The best I can say for my monkfish is that the repulsive, overpowering black olive mush that covered it like a widow's shawl diverted attention from the fish's texture. It takes something special to overcook this meatiest of piscines until the favourite in a blind tasting is "essence of fish blancmange", while the spinach that came with it may have spent longer in steam than my friend and I have aggregated in a decade at our beloved Turkish baths. Broccoli had more salt than the crab, and lukewarm fat chips were better suited for planing wood. A trio of sorbets was so bewilderingly adequate that a memo should be on the way from head office in Paris demanding an explanation for the anomaly, but rhubarb crumble was squidgily insipid.
Time & Space - review in full >>

The Independent, 30 May
Tracey Macleod was hoping for excitement from No 20 at what is billed to be London's first rock'n'roll hotel, the Sanctum Soho Hotel, London W1

The Wagyu burger - made from the lead singer of the cattle world (fed on beer and massaged daily) - was definitely a cut above, with a moist, open texture and good char-grilled surface.

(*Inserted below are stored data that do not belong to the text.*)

## src/rtl/tl_pkg.sv

```systemverilog
// tl_pkg: lamp codes, FSM state codes and dwell-counter
// sizing shared by the timed traffic-light controller.
package tl_pkg;

  typedef enum logic [1:0] {
    GREEN  = 2'b00,
    YELLOW = 2'b01,
    LEFT   = 2'b10,
    RED    = 2'b11
  } lamp_t;

  typedef enum logic [2:0] {
    A_GRN  = 3'd0,
    A_YEL1 = 3'd1,
    A_LFT  = 3'd2,
    A_YEL2 = 3'd3,
    B_GRN  = 3'd4,
    B_YEL1 = 3'd5,
    B_LFT  = 3'd6,
    B_YEL2 = 3'd7
  } state_t;

  function automatic int max3(
    input int a,
    input int b,
    input int c
  );
    int m;
    m = a;
    if (b > m) m = b;
    if (c > m) m = c;
    return m;
  endfunction

  function automatic int cnt_w(
    input int y,
    input int m,
    input int x
  );
    return $clog2(max3(y, m, x) + 1);
  endfunction

endpackage

```

## src/rtl/tl_cntr_timed.sv

```systemverilog
// tl_cntr_timed: two-road traffic light with left-turn
// phases, timed yellow and min/max green dwell.
module tl_cntr_timed
  import tl_pkg::*;
#(
  parameter int YEL_CYC   = 2,
  parameter int MIN_GRN   = 3,
  parameter int MAX_GRN   = 8,
  parameter int SKIP_LEFT = 1
) (
  input  logic       clk,
  input  logic       reset_n,
  input  logic       Ta,
  input  logic       Tal,
  input  logic       Tb,
  input  logic       Tbl,
  output logic [1:0] La,
  output logic [1:0] Lb,
  output logic [2:0] phase
);

  localparam int CMAX = max3(YEL_CYC, MIN_GRN, MAX_GRN);
  localparam int CW   = cnt_w(YEL_CYC, MIN_GRN, MAX_GRN);

  localparam logic [CW-1:0] CNT_MAX = CW'(CMAX);
  localparam logic [CW-1:0] MIN_END = CW'(MIN_GRN - 1);
  localparam logic [CW-1:0] YEL_END = CW'(YEL_CYC - 1);
  localparam logic [CW-1:0] MAX_END =
    CW'((MAX_GRN == 0) ? 0 : MAX_GRN - 1);

  localparam bit HAS_TMO = (MAX_GRN != 0);
  localparam bit SKIP    = (SKIP_LEFT != 0);

  if (YEL_CYC < 1) begin : g_bad_yel
    $error("tl_cntr_timed: YEL_CYC must be >= 1");
  end
  if (MIN_GRN < 1) begin : g_bad_min
    $error("tl_cntr_timed: MIN_GRN must be >= 1");
  end
  if (MAX_GRN != 0 && MAX_GRN < MIN_GRN) begin : g_bad_max
    $error("tl_cntr_timed: MAX_GRN must be 0 or >= MIN_GRN");
  end

  state_t        state;
  state_t        state_nx;
  logic [CW-1:0] cnt;
  logic          done_min;
  logic          tmo;
  logic          yel_end;

  assign done_min = (cnt >= MIN_END);
  assign tmo      = HAS_TMO && (cnt == MAX_END);
  assign yel_end  = (cnt == YEL_END);

  always_ff @(posedge clk or negedge reset_n) begin
    if (!reset_n) begin
      state <= A_GRN;
      cnt   <= '0;
    end else begin
      state <= state_nx;
      if (state_nx != state) begin
        cnt <= '0;
      end else if (cnt != CNT_MAX) begin
        cnt <= cnt + CW'(1);
      end
    end
  end

  // Sensors only matter on the edge that decides an exit.
  always_comb begin
    state_nx = state;
    unique case (state)
      A_GRN: begin
        if (done_min && (!Ta || tmo)) state_nx = A_YEL1;
      end
      A_YEL1: begin
        if (yel_end) begin
          if (Tal || !SKIP) state_nx = A_LFT;
          else              state_nx = B_GRN;
        end
      end
      A_LFT: begin
        if (done_min && (!Tal || tmo)) state_nx = A_YEL2;
      end
      A_YEL2: begin
        if (yel_end) state_nx = B_GRN;
      end
      B_GRN: begin
        if (done_min && (!Tb || tmo)) state_nx = B_YEL1;
      end
      B_YEL1: begin
        if (yel_end) begin
          if (Tbl || !SKIP) state_nx = B_LFT;
          else              state_nx = A_GRN;
        end
      end
      B_LFT: begin
        if (done_min && (!Tbl || tmo)) state_nx = B_YEL2;
      end
      B_YEL2: begin
        if (yel_end) state_nx = A_GRN;
      end
      default: state_nx = A_GRN;
    endcase
  end

  always_comb begin
    La = RED;
    Lb = RED;
    unique case (state)
      A_GRN:          La = GREEN;
      A_YEL1, A_YEL2: La = YELLOW;
      A_LFT:          La = LEFT;
      B_GRN:          Lb = GREEN;
      B_YEL1, B_YEL2: Lb = YELLOW;
      B_LFT:          Lb = LEFT;
      default: begin
        La = RED;
        Lb = RED;
      end
    endcase
  end

  assign phase = state;

endmodule

```

## config.mk

```make
export PLATFORM = sky130hd
export DESIGN_NAME = tl_cntr_timed
export DESIGN_NICKNAME = d
export VERILOG_FILES = /design/src/rtl/tl_pkg.sv /design/src/rtl/tl_cntr_timed.sv
export SDC_FILE = /design/constraint.sdc
export NUM_CORES = 1
export LEC_CHECK = 0
export ABC_AREA = 1
export CAP_MARGIN = 20
export CORE_AREA = 3 3 40 42
export CTS_CLUSTER_SIZE = 28
export DETAILED_ROUTE_END_ITERATION = 12
export DIE_AREA = 0 0 43 45
export PLACE_DENSITY = 0.67
export SLEW_MARGIN = 20
export SYNTH_ARGS = -nofsm -noshare
export SYNTH_HDL_FRONTEND = slang
export SYNTH_SLANG_ARGS = --single-unit
```

## constraint.sdc

```tcl
create_clock -name clk -period 1.6 [get_ports clk]
set_clock_uncertainty 0.15 [all_clocks]
set_input_delay 0.32 -clock clk [delete_from_list [all_inputs] [get_ports clk]]
set_output_delay 0.32 -clock clk [all_outputs]
set_load 0.01 [all_outputs]
```

==> results by group <==
Global routing
  – Grt ovf: 0
  – First-pass GRT wire length: 1.99 mm
  – Initial antenna violation count: 0
  – Overall global routing resource usage: 13.4%
  – Vias in the first global route: 527
  – Largest net degree at the start of global routing: 8

Critical path
  – Critical Path, Cell by Cell: inv_2, nand2_2, nand2_1, clkdlybuf4s15_1
  – Worst path buffer plus inverter count: 2
  – Reg2reg start: cnt[1]$_DFFE_PN0P_
  – Reg-to-reg slack, setup: 0.08 ns
  – Crit-path max FO: 5
  – WP data arrival: 1.05 ns
  – Max stage delay cell, worst path: dfrtp_1
  – R2R depth: 8
  – Worst Path Required: 1.13 ns
  – Critical path class: reg2out
  – Slowest stage delay, CP: 0.38 ns
  – Worst r2r dst: cnt[2]$_DFFE_PN0P_
  – Worst setup SP type: register
  – Critical Path End Type: primary output
  – CP top delay family: flip-flops

Logic synthesis
  – Sequential fraction of the synthesis area: 32.9%
  – Post-Syn Nets: 83
  – Netlist cell types: 18
  – Synthesized area: 532 sq um
  – #FFs+latches synth: 7
  – Avg Cell Area, Syn: 7.28 sq um
  – Synth area leader: dfrtp_1
  – Number of synthesis warnings: 0
  – Yosys top cell area share: 32.9%
  – Synthesized instance count: 73
  – Top cells by area, synth: dfrtp_1 (33%), nand2_1 (12%), ha_1 (9.4%)

Pwr
  – P_leak: 0.405 nW
  – Sw Share: 45.4%
  – Total power: 0.00150 W
  – Cell Int Power: 0.000818 W
  – Worst VDD drop: 0.000935 V
  – Switching power: 0.000679 W
  – Register share of total power: 24.0%
  – Comb pwr share: 66.2%
  – Pwr dens: 1950 nW/um^2
  – Clk pwr share: 9.8%

Final layout
  – Antenna fix cells: 0
  – Non-filler cells, final: 115
  – Area growth, synth to finish: 44.2%
  – Utilization after layout: 59.7%
  – Layout Nets: 111
  – Finished layout cell area: 767 sq um
  – Layout cells sized above 1: 31.0%

Timing
  – Tmin final: 1.52 ns
  – Worst rel slew slack: 80.9%
  – Final setup fails: 0
  – RSZ-0062 raised after global routing: true
  – Slew @ Worst Pin: 0.285 ns
  – Tcrit/Tclk final: 95.3%
  – Setup ws final: 0.0758 ns
  – Fin. Hold Viols: 0
  – Slew Limit Fails: 0
  – Fmax: 656 MHz

Detailed routing
  – Final WL: 1.15 mm
  – Via Count: 546
  – Post-DR vias/cell: 4.75
  – DR iter-0 viols: 14
  – Drt drc: 0
  – Wirelength per Cell: 9.98 um
  – First-pass DRT Iterations: 4
  – ANT nets after route: 0

Placed design
  – Routability Congestion: 0.824
  – DP Area: 723 sq um
  – Port Buffers: 12
  – Cells after DPL: 107
  – Setup Slack @ Placement: 0.00423 ns
  – Dpl hpwl: 996 um

Die
  – Die area: 1940 sq um
  – Die X-Extent: 43 um
  – I/O pin count: 13
  – Initial Util: 41.4%
  – Die Ht: 45 um
  – Area of the core: 1280 sq um
  – # rows: 13

Clocking
  – CTS sink count: 7
  – Reg clk slew, reported paths: 0.05 ns
  – CTS root buf: clkbuf_4
  – Clock Path Buffers: 2
  – CTS tree: done
  – CTS buffer count: 3
  – H-tree levels: 1
  – Later-pin clock latency in the skew report: 0.24 ns

Hold path
  – HP Class: in2async

Run
  – Max Cap Viol: 0

Outcome
  – Status: completed
## worst reg2reg max path: stages, from the launching register on
cell and delay [ns]:
dfrtp_1 0.42, ha_2 0.23, nand3_4 0.09, nand2_1 0.06, nand2_1 0.05, nand2_1 0.06, o21ai_2 0.18, nand2_2 0.10
nor2_1 0.10
## state kept, by name (all words and copies together), names as in the netlist
| register | count |
|---|---|
| cnt | 4 |
| phase | 3 |
## cells by family after synthesis
logic type | Yosys count | share of synthesized area (%)
buffers and inverters | 11 | 7.76
DFF | 7 | 32.9
and+or+nand+nor | 42 | 38.1
adders and majority gates | 4 | 9.41
AOI/OAI and AO/OA | 6 | 6.82
xor gates and xnor gates | 3 | 4.94
## power groups by stage
stage	clock network [W]	registers [W]	logic (W)
2_1_floorplan	0	0.000383	0.000546
3_3_place_gp	0	0.000364	0.000970
3_5_place_dp	0	0.000364	0.000996
4_1_cts	0.000154	0.000358	0.000958
5_1_grt	0.000161	0.000377	0.00112
6_report	0.000147	0.000359	0.000991
## layout make-up
cell class                 instances  area (sq um)
fill                             128           518
multi-input combinational         55           318
tap                               15          18.8
sequential                         7           175
clock buffer                       4          26.3
timing repair buffer              23           188
inverter                          11          41.3
## synth_stat cells, drive strengths merged
| cell | n |
|---|---|
| a21oi | 2 |
| dfrtp | 7 |
| ha | 4 |
| inv | 11 |
| nand2 | 20 |
| nand3 | 8 |
| nand4 | 1 |
| nor2 | 11 |
| nor3 | 2 |
| o211ai | 1 |
| o21ai | 3 |
| xor2 | 3 |
## per-stage QoR
stage	hold slack [ns]	TNS (ns)
CTS	0.180	0
floorplan	-0.126	0
global route	0.179	-0.0639
global placement	0.433	0
finish	0.177	0
detailed placement	0.437	0
## worst max-delay path by stage
stage	slack (ns)	depth (start not counted)	start	endpoint
after global placement	0.03	4	phase[0]$_DFF_PN0_	Lb[1]
after global routing	-0.02	8	cnt[1]$_DFFE_PN0P_	cnt[0]$_DFFE_PN0P_
after floorplan	0.21	8	cnt[0]$_DFFE_PN0P_	cnt[0]$_DFFE_PN0P_
final	0.08	4	phase[0]$_DFF_PN0_	Lb[1]
after detailed placement	0.004	4	phase[0]$_DFF_PN0_	La[1]
after CTS	0.003	3	phase[2]$_DFF_PN0_	Lb[0]
## layout by cell type, fill, tap and decap left out
cell type	netlist	layout
clkdlybuf4s15_1	0	1
nand4_1	1	1
nor3_1	2	2
dfrtp_1	7	7
ha_2	0	1
clkdlybuf4s50_1	0	5
clkbuf_2	0	1
xor2_1	3	3
nand3_4	1	1
nand3_2	1	1
clkbuf_1	0	1
buf_2	0	1
nor2_1	9	9
o21ai_2	1	1
nand3_1	6	6
a21oi_1	2	2
o211ai_1	1	1
nor2_2	2	2
dlygate4sd2_1	0	4
inv_1	7	5
inv_2	4	6
nand2_2	3	3
ha_1	4	3
nand2_1	17	17
clkbuf_4	0	3
buf_4	0	11
o21ai_0	2	2
## routing by layer
layer  up-vias  global-route usage [%]  wire length, um
li1        287                       -                -
met1       247                    16.0              525
met2        10                    23.7              562
met3         2                   0.797               44
met4         0                    8.43               14
met5         -                       0                0
## what timing repair did
item	CTS	global route
endpoints found under the setup margin	7	10
hold buffers	0	0
setup buffers	1	3
gates resized for setup	9	7
pin swaps	0	3
Note: power is estimated with default switching activity, not from simulation.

But the accompanying skinny fries tasted frozen, even if they may not have been. Spit-roast Goosnargh chicken and Longhorn rib-eye steak were both decent bits of meat, properly prepared, and pan-fried sea bream on cauliflower cream with Dublin Bay prawns was a really well-executed dish, if pricey at £24.95. The food was better than we expected, but by the end of the evening, there was no escaping the fact that we were on our own in a near-empty hotel dining room. No rock stars, no magnums of Cristal being cracked open, and only the soundtrack of Nineties-style chill-out music to ease the come-down. In fact there is something about Sanctum, with its diamanté door handles and rooftop hot-tub, that feels like it has missed its time, in a way that the Soho House and its offshoots never do.
No 20 - review in full >>

The Sunday Times, 31 May
AA Gill totally resented paying for the food at Ba Shan in London W1, despite the friendly service

The seats were the first thing I noticed: they were, in fact, small occasional tables, designed for people without buttocks or perhaps a surplus of buttock. The decor is that particular Chinese school of gratuitous undesign, where a room is tortured until it reveals where it buried the feng shui. This one had been turned inside out so that its insides looked like an outside with fake eaves and tiles and stuff. The food was in keeping with the precipitous decline in the capital's oriental kitchens as Hong Kong immigrants find better-paying and more cerebral things to do than shovel chow mein down the throats of drunken Geordies. It was awful. Badly seasoned, viciously oversalted, with flavours that elided into a Pot Noodle brownness. Sad little polyps of dim sum were stuffed dough balls.